**What the exercise asks**
Filter the entries and keep only the lines where the string "cells" appears.

**Data provided**
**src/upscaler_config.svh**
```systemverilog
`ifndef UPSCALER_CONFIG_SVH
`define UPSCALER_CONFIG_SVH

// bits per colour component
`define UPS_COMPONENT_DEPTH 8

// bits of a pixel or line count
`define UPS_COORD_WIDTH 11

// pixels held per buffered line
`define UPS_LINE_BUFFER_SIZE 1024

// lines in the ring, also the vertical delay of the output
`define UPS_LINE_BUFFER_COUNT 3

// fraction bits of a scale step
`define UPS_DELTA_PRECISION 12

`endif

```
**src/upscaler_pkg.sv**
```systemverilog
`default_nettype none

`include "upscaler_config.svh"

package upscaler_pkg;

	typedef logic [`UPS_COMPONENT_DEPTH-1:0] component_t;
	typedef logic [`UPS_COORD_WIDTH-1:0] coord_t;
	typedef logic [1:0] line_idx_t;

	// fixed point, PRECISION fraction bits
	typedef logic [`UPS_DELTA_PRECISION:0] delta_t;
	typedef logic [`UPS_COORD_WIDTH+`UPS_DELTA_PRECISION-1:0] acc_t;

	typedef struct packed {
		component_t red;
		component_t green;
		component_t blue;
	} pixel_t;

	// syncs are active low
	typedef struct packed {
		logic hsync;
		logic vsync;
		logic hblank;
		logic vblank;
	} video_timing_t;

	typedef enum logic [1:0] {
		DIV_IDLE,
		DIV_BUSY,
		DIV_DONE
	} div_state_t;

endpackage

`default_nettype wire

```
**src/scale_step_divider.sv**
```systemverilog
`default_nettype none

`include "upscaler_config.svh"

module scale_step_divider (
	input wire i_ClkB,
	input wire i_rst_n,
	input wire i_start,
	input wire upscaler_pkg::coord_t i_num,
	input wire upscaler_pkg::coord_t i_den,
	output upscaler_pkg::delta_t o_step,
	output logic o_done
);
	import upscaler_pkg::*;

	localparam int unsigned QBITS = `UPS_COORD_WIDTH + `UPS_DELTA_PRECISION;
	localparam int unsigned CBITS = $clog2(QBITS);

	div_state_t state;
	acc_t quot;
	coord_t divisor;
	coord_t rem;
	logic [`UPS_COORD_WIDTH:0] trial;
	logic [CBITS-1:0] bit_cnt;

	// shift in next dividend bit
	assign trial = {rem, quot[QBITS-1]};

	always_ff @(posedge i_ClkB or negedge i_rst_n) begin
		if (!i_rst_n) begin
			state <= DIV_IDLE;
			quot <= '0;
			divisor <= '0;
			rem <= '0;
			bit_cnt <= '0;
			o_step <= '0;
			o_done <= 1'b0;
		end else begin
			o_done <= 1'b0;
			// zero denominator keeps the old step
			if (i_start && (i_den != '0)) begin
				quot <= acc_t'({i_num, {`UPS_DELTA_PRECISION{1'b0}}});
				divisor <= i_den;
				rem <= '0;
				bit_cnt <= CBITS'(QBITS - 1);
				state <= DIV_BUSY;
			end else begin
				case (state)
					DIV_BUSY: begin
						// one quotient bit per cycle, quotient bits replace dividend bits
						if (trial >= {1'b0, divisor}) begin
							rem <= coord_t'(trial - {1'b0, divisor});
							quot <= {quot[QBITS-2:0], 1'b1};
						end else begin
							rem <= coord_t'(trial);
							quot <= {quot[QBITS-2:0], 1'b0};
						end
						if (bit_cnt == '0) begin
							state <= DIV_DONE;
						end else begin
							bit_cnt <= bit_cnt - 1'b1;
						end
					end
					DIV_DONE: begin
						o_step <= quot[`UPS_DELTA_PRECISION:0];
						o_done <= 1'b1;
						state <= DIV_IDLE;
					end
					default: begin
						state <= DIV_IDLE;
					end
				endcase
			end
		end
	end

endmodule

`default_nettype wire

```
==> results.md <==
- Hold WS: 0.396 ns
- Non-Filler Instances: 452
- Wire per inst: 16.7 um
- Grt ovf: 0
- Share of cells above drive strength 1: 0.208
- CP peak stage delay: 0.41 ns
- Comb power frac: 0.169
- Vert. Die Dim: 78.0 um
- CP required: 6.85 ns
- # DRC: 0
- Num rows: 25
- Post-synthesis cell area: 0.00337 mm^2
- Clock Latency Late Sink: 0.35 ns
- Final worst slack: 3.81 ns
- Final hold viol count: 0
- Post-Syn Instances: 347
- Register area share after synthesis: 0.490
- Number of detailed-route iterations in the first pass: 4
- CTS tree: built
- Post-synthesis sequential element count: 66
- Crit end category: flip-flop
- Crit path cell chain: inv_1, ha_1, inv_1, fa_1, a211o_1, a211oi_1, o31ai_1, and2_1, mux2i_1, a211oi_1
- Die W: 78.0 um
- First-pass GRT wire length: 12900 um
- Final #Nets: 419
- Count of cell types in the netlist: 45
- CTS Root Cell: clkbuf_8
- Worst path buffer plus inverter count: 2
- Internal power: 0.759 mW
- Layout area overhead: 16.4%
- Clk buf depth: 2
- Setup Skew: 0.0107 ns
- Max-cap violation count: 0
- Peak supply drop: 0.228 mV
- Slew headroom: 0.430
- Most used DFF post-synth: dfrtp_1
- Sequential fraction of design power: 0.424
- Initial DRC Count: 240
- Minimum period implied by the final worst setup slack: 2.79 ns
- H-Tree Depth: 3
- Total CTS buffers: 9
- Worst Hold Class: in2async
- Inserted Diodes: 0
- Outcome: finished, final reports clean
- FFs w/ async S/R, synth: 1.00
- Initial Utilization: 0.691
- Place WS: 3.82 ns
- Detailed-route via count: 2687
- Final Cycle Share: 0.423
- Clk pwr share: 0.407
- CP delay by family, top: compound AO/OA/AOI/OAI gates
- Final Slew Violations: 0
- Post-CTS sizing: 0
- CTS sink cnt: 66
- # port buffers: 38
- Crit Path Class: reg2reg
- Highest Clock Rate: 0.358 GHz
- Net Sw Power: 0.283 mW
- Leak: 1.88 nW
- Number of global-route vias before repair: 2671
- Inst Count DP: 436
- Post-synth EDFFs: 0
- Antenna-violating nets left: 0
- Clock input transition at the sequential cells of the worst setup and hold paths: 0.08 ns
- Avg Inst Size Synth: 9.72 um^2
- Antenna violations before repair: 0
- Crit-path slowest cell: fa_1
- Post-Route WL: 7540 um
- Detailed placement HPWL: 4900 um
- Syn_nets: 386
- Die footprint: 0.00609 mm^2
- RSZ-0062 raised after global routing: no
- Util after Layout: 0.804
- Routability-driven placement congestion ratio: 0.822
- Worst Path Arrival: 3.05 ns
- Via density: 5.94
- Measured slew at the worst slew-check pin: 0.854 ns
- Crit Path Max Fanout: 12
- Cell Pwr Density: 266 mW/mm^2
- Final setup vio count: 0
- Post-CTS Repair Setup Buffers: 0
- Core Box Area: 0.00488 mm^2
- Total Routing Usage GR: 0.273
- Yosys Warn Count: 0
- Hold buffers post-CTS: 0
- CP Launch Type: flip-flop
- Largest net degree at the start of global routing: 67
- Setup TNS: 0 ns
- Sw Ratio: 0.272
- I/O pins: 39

**Final answer**
- Share of cells above drive strength 1: 0.208
- Clock input transition at the sequential cells of the worst setup and hold paths: 0.08 ns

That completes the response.